__Extracted material__
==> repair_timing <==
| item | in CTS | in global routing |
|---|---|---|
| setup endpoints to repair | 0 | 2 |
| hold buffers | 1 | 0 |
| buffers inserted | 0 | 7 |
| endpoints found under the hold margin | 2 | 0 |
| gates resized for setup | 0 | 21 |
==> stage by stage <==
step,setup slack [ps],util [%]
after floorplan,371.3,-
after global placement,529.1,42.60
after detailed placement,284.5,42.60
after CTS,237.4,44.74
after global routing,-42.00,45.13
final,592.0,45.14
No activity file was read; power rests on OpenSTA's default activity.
--- config.mk ---
export PLATFORM = sky130hd
export DESIGN_NAME = instr_fetch
export DESIGN_NICKNAME = d
export VERILOG_FILES = /design/src/rtl/instr_fetch.sv
export SDC_FILE = /design/constraint.sdc
export NUM_CORES = 1
export LEC_CHECK = 0
export CORE_ASPECT_RATIO = 1.4
export CORE_MARGIN = 2
export CORE_UTILIZATION = 37
export DETAILED_ROUTE_END_ITERATION = 8
export HOLD_SLACK_MARGIN = 0.08
export PLACE_DENSITY = 0.79
export SYNTH_ARGS = -nofsm -noshare
export SYNTH_HDL_FRONTEND = slang
export SYNTH_SLANG_ARGS = --single-unit
--- constraint.sdc ---
create_clock -name clk_i -period 1.43 [get_ports clk_i]
set_input_delay 0.143 -clock clk_i [delete_from_list [all_inputs] [get_ports clk_i]]
set_output_delay 0.143 -clock clk_i [all_outputs]
set_load 0.05 [all_outputs]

__What is required__
Copy out all the lines of the records that include "endpoints".

__Answer box__
| setup endpoints to repair | 0 | 2 |
| endpoints found under the hold margin | 2 | 0 |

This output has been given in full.